● Information supplied

File: src/rtl/core/vps_pkg.sv
// Shared types and constants for the vector pair similarity block.
package vps_pkg;

    localparam int ACC_W   = 48;
    localparam int Q_DEPTH = 4;
    localparam int Q_CNT_W = $clog2(Q_DEPTH + 1);
    localparam int Q_IDX_W = $clog2(Q_DEPTH);
    localparam int NL_W    = 13;
    localparam logic [NL_W-1:0] NL_RESET = 13'd300;

    // accumulator totals of one finished vector pair
    typedef struct packed {
        logic signed [ACC_W-1:0] dot;
        logic [ACC_W-1:0]        norm_a;
        logic [ACC_W-1:0]        norm_b;
        logic [ACC_W-1:0]        diff_sq;
    } t_snap;

    typedef enum logic [2:0] {
        ST_IDLE,
        ST_SQA,
        ST_SQB,
        ST_MUL,
        ST_DIVC,
        ST_DIVE,
        ST_SQE,
        ST_OUT
    } t_state;

endpackage

File: src/rtl/core/vps_front.sv
// Front end: element products and saturating accumulation, one pair per cycle while not full.
module vps_front import vps_pkg::*; #(
    parameter int ELEM_WIDTH = 16
) (
    input  logic                         i_clk,
    input  logic                         i_rst_n,
    input  logic                         push,
    output logic                         full,
    input  logic signed [ELEM_WIDTH-1:0] i_x_elem,
    input  logic signed [ELEM_WIDTH-1:0] i_y_elem,
    input  logic                         i_last_elem,
    input  logic [Q_CNT_W-1:0]           i_q_count,
    output logic                         o_q_push,
    output t_snap                        o_q_data
);

    localparam int PW = 2 * ELEM_WIDTH;
    localparam int SW = (PW + 2 > ACC_W + 1) ? PW + 2 : ACC_W + 1;

    logic                 r_s1_valid, r_s1_last;
    logic signed [PW-1:0] r_pxy;
    logic [PW-1:0]        r_pxx, r_pyy;
    logic [PW:0]          r_pdd;

    logic signed [ACC_W-1:0] r_dot;
    logic [ACC_W-1:0]        r_na, r_nb, r_dist;

    logic signed [PW-1:0]       m_xy, m_xx, m_yy;
    logic signed [ELEM_WIDTH:0] m_d;
    logic signed [PW+1:0]       m_dd;
    logic                       accept;

    // room is kept for the item in stage one and the one taken now
    always_comb begin
        full   = (Q_CNT_W'(32'(i_q_count) + 32'(r_s1_valid)) >= Q_CNT_W'(Q_DEPTH - 1));
        accept = push && !full;
        m_xy   = i_x_elem * i_y_elem;
        m_xx   = i_x_elem * i_x_elem;
        m_yy   = i_y_elem * i_y_elem;
        m_d    = {i_x_elem[ELEM_WIDTH-1], i_x_elem} - {i_y_elem[ELEM_WIDTH-1], i_y_elem};
        m_dd   = m_d * m_d;
    end

    // stage one: products
    always_ff @(posedge i_clk) begin
        if (!i_rst_n) begin
            r_s1_valid <= 1'b0;
        end else begin
            r_s1_valid <= accept;
        end
        if (accept) begin
            r_s1_last <= i_last_elem;
            r_pxy     <= m_xy;
            r_pxx     <= m_xx;
            r_pyy     <= m_yy;
            r_pdd     <= m_dd[PW:0];
        end
    end

    // stage two: saturating sums
    logic signed [SW-1:0] s_dot, smax, smin;
    logic [SW-1:0]        s_na, s_nb, s_dist, umax;
    logic signed [ACC_W-1:0] n_dot;
    logic [ACC_W-1:0]        n_na, n_nb, n_dist;

    always_comb begin
        smax   = {{(SW-ACC_W+1){1'b0}}, {(ACC_W-1){1'b1}}};
        smin   = {{(SW-ACC_W+1){1'b1}}, {(ACC_W-1){1'b0}}};
        umax   = {{(SW-ACC_W){1'b0}}, {ACC_W{1'b1}}};
        s_dot  = SW'(r_dot) + SW'(r_pxy);
        s_na   = SW'(r_na) + SW'(r_pxx);
        s_nb   = SW'(r_nb) + SW'(r_pyy);
        s_dist = SW'(r_dist) + SW'(r_pdd);
        n_dot  = (s_dot > smax) ? smax[ACC_W-1:0] :
                 (s_dot < smin) ? smin[ACC_W-1:0] : s_dot[ACC_W-1:0];
        n_na   = (s_na > umax) ? umax[ACC_W-1:0] : s_na[ACC_W-1:0];
        n_nb   = (s_nb > umax) ? umax[ACC_W-1:0] : s_nb[ACC_W-1:0];
        n_dist = (s_dist > umax) ? umax[ACC_W-1:0] : s_dist[ACC_W-1:0];
        o_q_push         = r_s1_valid && r_s1_last;
        o_q_data.dot     = n_dot;
        o_q_data.norm_a  = n_na;
        o_q_data.norm_b  = n_nb;
        o_q_data.diff_sq = n_dist;
    end

    always_ff @(posedge i_clk) begin
        if (!i_rst_n) begin
            r_dot  <= '0;
            r_na   <= '0;
            r_nb   <= '0;
            r_dist <= '0;
        end else if (r_s1_valid) begin
            if (r_s1_last) begin
                r_dot  <= '0;
                r_na   <= '0;
                r_nb   <= '0;
                r_dist <= '0;
            end else begin
                r_dot  <= n_dot;
                r_na   <= n_na;
                r_nb   <= n_nb;
                r_dist <= n_dist;
            end
        end
    end

endmodule
## src/rtl/core/vps_pkg.sv

```systemverilog
// Shared types and constants for the vector pair similarity block.
package vps_pkg;

    localparam int ACC_W   = 48;
    localparam int Q_DEPTH = 4;
    localparam int Q_CNT_W = $clog2(Q_DEPTH + 1);
    localparam int Q_IDX_W = $clog2(Q_DEPTH);
    localparam int NL_W    = 13;
    localparam logic [NL_W-1:0] NL_RESET = 13'd300;

    // accumulator totals of one finished vector pair
    typedef struct packed {
        logic signed [ACC_W-1:0] dot;
        logic [ACC_W-1:0]        norm_a;
        logic [ACC_W-1:0]        norm_b;
        logic [ACC_W-1:0]        diff_sq;
    } t_snap;

    typedef enum logic [2:0] {
        ST_IDLE,
        ST_SQA,
        ST_SQB,
        ST_MUL,
        ST_DIVC,
        ST_DIVE,
        ST_SQE,
        ST_OUT
    } t_state;

endpackage

```

## src/rtl/core/vps_sqrt.sv

```systemverilog
// Iterative integer square root, two radicand bits per cycle.
module vps_sqrt (
    input  logic        i_clk,
    input  logic        i_rst_n,
    input  logic        i_start,
    input  logic [63:0] i_rad,
    output logic        o_done,
    output logic [31:0] o_root
);

    logic [63:0] r_rad;
    logic [34:0] r_rem;
    logic [31:0] r_root;
    logic [4:0]  r_cnt;
    logic        r_busy, r_done;
    logic [34:0] rem2, trial;

    assign rem2   = {r_rem[32:0], r_rad[63:62]};
    assign trial  = {1'b0, r_root, 2'b01};
    assign o_done = r_done;
    assign o_root = r_root;

    always_ff @(posedge i_clk) begin
        if (!i_rst_n) begin
            r_busy <= 1'b0;
            r_done <= 1'b0;
            r_cnt  <= '0;
        end else begin
            r_done <= r_busy && (r_cnt == 5'd31);
            if (i_start) begin
                r_busy <= 1'b1;
                r_cnt  <= '0;
            end else if (r_busy) begin
                r_cnt <= r_cnt + 1'b1;
                if (r_cnt == 5'd31) r_busy <= 1'b0;
            end
        end
    end

    // restoring digit step
    always_ff @(posedge i_clk) begin
        if (i_start) begin
            r_rad  <= i_rad;
            r_rem  <= '0;
            r_root <= '0;
        end else if (r_busy) begin
            r_rad <= {r_rad[61:0], 2'b00};
            if (rem2 >= trial) begin
                r_rem  <= rem2 - trial;
                r_root <= {r_root[30:0], 1'b1};
            end else begin
                r_rem  <= rem2;
                r_root <= {r_root[30:0], 1'b0};
            end
        end
    end

endmodule

```

## src/rtl/core/vps_div.sv

```systemverilog
// Restoring divider, one quotient bit per cycle.
module vps_div (
    input  logic        i_clk,
    input  logic        i_rst_n,
    input  logic        i_start,
    input  logic [76:0] i_num,
    input  logic [61:0] i_den,
    output logic        o_done,
    output logic [76:0] o_quo
);

    logic [76:0] r_num, r_quo;
    logic [61:0] r_den;
    logic [62:0] r_rem, rem2;
    logic [6:0]  r_cnt;
    logic        r_busy, r_done;

    assign rem2   = {r_rem[61:0], r_num[76]};
    assign o_done = r_done;
    assign o_quo  = r_quo;

    always_ff @(posedge i_clk) begin
        if (!i_rst_n) begin
            r_busy <= 1'b0;
            r_done <= 1'b0;
            r_cnt  <= '0;
        end else begin
            r_done <= r_busy && (r_cnt == 7'd76);
            if (i_start) begin
                r_busy <= 1'b1;
                r_cnt  <= '0;
            end else if (r_busy) begin
                r_cnt <= r_cnt + 1'b1;
                if (r_cnt == 7'd76) r_busy <= 1'b0;
            end
        end
    end

    always_ff @(posedge i_clk) begin
        if (i_start) begin
            r_num <= i_num;
            r_den <= i_den;
            r_rem <= '0;
            r_quo <= '0;
        end else if (r_busy) begin
            r_num <= {r_num[75:0], 1'b0};
            if (rem2 >= {1'b0, r_den}) begin
                r_rem <= rem2 - {1'b0, r_den};
                r_quo <= {r_quo[75:0], 1'b1};
            end else begin
                r_rem <= rem2;
                r_quo <= {r_quo[75:0], 1'b0};
            end
        end
    end

endmodule

```

## src/rtl/core/vps_back.sv

```systemverilog
// Back end: roots, divisions and the result register, one vector pair at a time.
module vps_back import vps_pkg::*; (
    input  logic                    i_clk,
    input  logic                    i_rst_n,
    input  logic                    i_q_empty,
    input  t_snap                   i_q_data,
    output logic                    o_q_pop,
    input  logic [NL_W-1:0]         i_norm_length,
    output logic                    empty,
    input  logic                    pop,
    output logic [16:0]             o_cos_sim,
    output logic signed [18:0]      o_euclid_sim,
    output logic                    o_zero_norm
);

    t_state r_state, n_state;
    t_snap  r_snap;
    logic   r_zero, r_issued;
    logic [30:0] r_sa, r_sb;
    logic [61:0] r_p;
    logic [55:0] r_t;
    logic [16:0] r_cos;
    logic signed [18:0] r_eu;
    logic        r_out_valid;
    logic [16:0] r_out_cos;
    logic signed [18:0] r_out_eu;
    logic        r_out_zero;

    logic        sq_start, sq_done, dv_start, dv_done;
    logic [63:0] sq_rad;
    logic [31:0] sq_root;
    logic [76:0] dv_num, dv_quo;
    logic [61:0] dv_den;
    logic        head_zero, out_free;
    logic [47:0] mag;
    logic [NL_W-1:0] n_len;

    vps_sqrt u_sqrt (
        .i_clk   (i_clk),
        .i_rst_n (i_rst_n),
        .i_start (sq_start),
        .i_rad   (sq_rad),
        .o_done  (sq_done),
        .o_root  (sq_root)
    );

    vps_div u_div (
        .i_clk   (i_clk),
        .i_rst_n (i_rst_n),
        .i_start (dv_start),
        .i_num   (dv_num),
        .i_den   (dv_den),
        .o_done  (dv_done),
        .o_quo   (dv_quo)
    );

    assign head_zero = (i_q_data.norm_a == '0) || (i_q_data.norm_b == '0);
    assign out_free  = !r_out_valid || pop;
    assign mag       = r_snap.dot[47] ? 48'(-r_snap.dot) : 48'(r_snap.dot);
    assign n_len     = (i_norm_length == '0) ? NL_W'(1) : i_norm_length;

    // next state
    always_comb begin
        n_state = r_state;
        unique case (r_state)
            ST_IDLE: if (!i_q_empty) n_state = head_zero ? ST_DIVE : ST_SQA;
            ST_SQA:  if (sq_done) n_state = ST_SQB;
            ST_SQB:  if (sq_done) n_state = ST_MUL;
            ST_MUL:  n_state = ST_DIVC;
            ST_DIVC: if (dv_done) n_state = ST_DIVE;
            ST_DIVE: if (dv_done) n_state = ST_SQE;
            ST_SQE:  if (sq_done) n_state = ST_OUT;
            ST_OUT:  if (out_free) n_state = ST_IDLE;
            default: n_state = ST_IDLE;
        endcase
    end

    // unit starts and operand selection
    always_comb begin
        o_q_pop  = 1'b0;
        sq_start = 1'b0;
        dv_start = 1'b0;
        sq_rad   = '0;
        dv_num   = '0;
        dv_den   = '0;
        unique case (r_state)
            ST_IDLE: o_q_pop = !i_q_empty;
            ST_SQA: begin
                sq_start = !r_issued;
                sq_rad   = {2'b00, r_snap.norm_a, 14'd0};
            end
            ST_SQB: begin
                sq_start = !r_issued;
                sq_rad   = {2'b00, r_snap.norm_b, 14'd0};
            end
            ST_DIVC: begin
                dv_start = !r_issued;
                dv_num   = {mag, 29'd0};
                dv_den   = r_p;
            end
            ST_DIVE: begin
                dv_start = !r_issued;
                dv_num   = {21'd0, r_snap.diff_sq, 8'd0};
                dv_den   = {{(62-NL_W){1'b0}}, n_len};
            end
            ST_SQE: begin
                sq_start = !r_issued;
                sq_rad   = {8'd0, r_t};
            end
            default: ;
        endcase
    end

    // result arithmetic
    logic [20:0]        q_cap;
    logic signed [22:0] cos_w;
    logic [16:0]        cos_c;
    logic signed [29:0] eu_w;
    logic signed [18:0] eu_c;

    always_comb begin
        if ((|dv_quo[76:21]) || (dv_quo[20:0] > 21'h100000)) q_cap = 21'h100000;
        else q_cap = dv_quo[20:0];
        cos_w = r_snap.dot[47] ? (23'sd32768 - $signed({2'b00, q_cap}))
                               : (23'sd32768 + $signed({2'b00, q_cap}));
        if (cos_w < 0) cos_c = '0;
        else if (cos_w > 23'sd65536) cos_c = 17'd65536;
        else cos_c = cos_w[16:0];
        eu_w = 30'sd65536 - $signed({2'b00, sq_root[27:0]});
        // floor at -4.0
        eu_c = (eu_w < -30'sd262144) ? 19'h40000 : eu_w[18:0];
    end

    always_ff @(posedge i_clk) begin
        if (!i_rst_n) begin
            r_state     <= ST_IDLE;
            r_issued    <= 1'b0;
            r_out_valid <= 1'b0;
        end else begin
            r_state  <= n_state;
            r_issued <= (n_state == r_state) && (r_issued || sq_start || dv_start);
            if (r_state == ST_OUT && out_free) r_out_valid <= 1'b1;
            else if (pop) r_out_valid <= 1'b0;
        end
    end

    // datapath registers; the output beat is only reloaded once it is free
    always_ff @(posedge i_clk) begin
        if (r_state == ST_IDLE && !i_q_empty) begin
            r_snap <= i_q_data;
            r_zero <= head_zero;
            r_cos  <= 17'd32768;
        end
        if (r_state == ST_SQA && sq_done) r_sa <= sq_root[30:0];
        if (r_state == ST_SQB && sq_done) r_sb <= sq_root[30:0];
        if (r_state == ST_MUL) r_p <= r_sa * r_sb;
        if (r_state == ST_DIVC && dv_done) r_cos <= cos_c;
        if (r_state == ST_DIVE && dv_done) r_t <= dv_quo[55:0];
        if (r_state == ST_SQE && sq_done) r_eu <= eu_c;
        if (r_state == ST_OUT && out_free) begin
            r_out_cos  <= r_cos;
            r_out_eu   <= r_eu;
            r_out_zero <= r_zero;
        end
    end

    assign empty        = !r_out_valid;
    assign o_cos_sim    = r_out_cos;
    assign o_euclid_sim = r_out_eu;
    assign o_zero_norm  = r_out_zero;

endmodule

```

● What is needed
Locate all lines in the listing above with the word "core" and copy them.

● Your solution
File: src/rtl/core/vps_pkg.sv
File: src/rtl/core/vps_front.sv
## src/rtl/core/vps_pkg.sv
## src/rtl/core/vps_sqrt.sv
## src/rtl/core/vps_div.sv
## src/rtl/core/vps_back.sv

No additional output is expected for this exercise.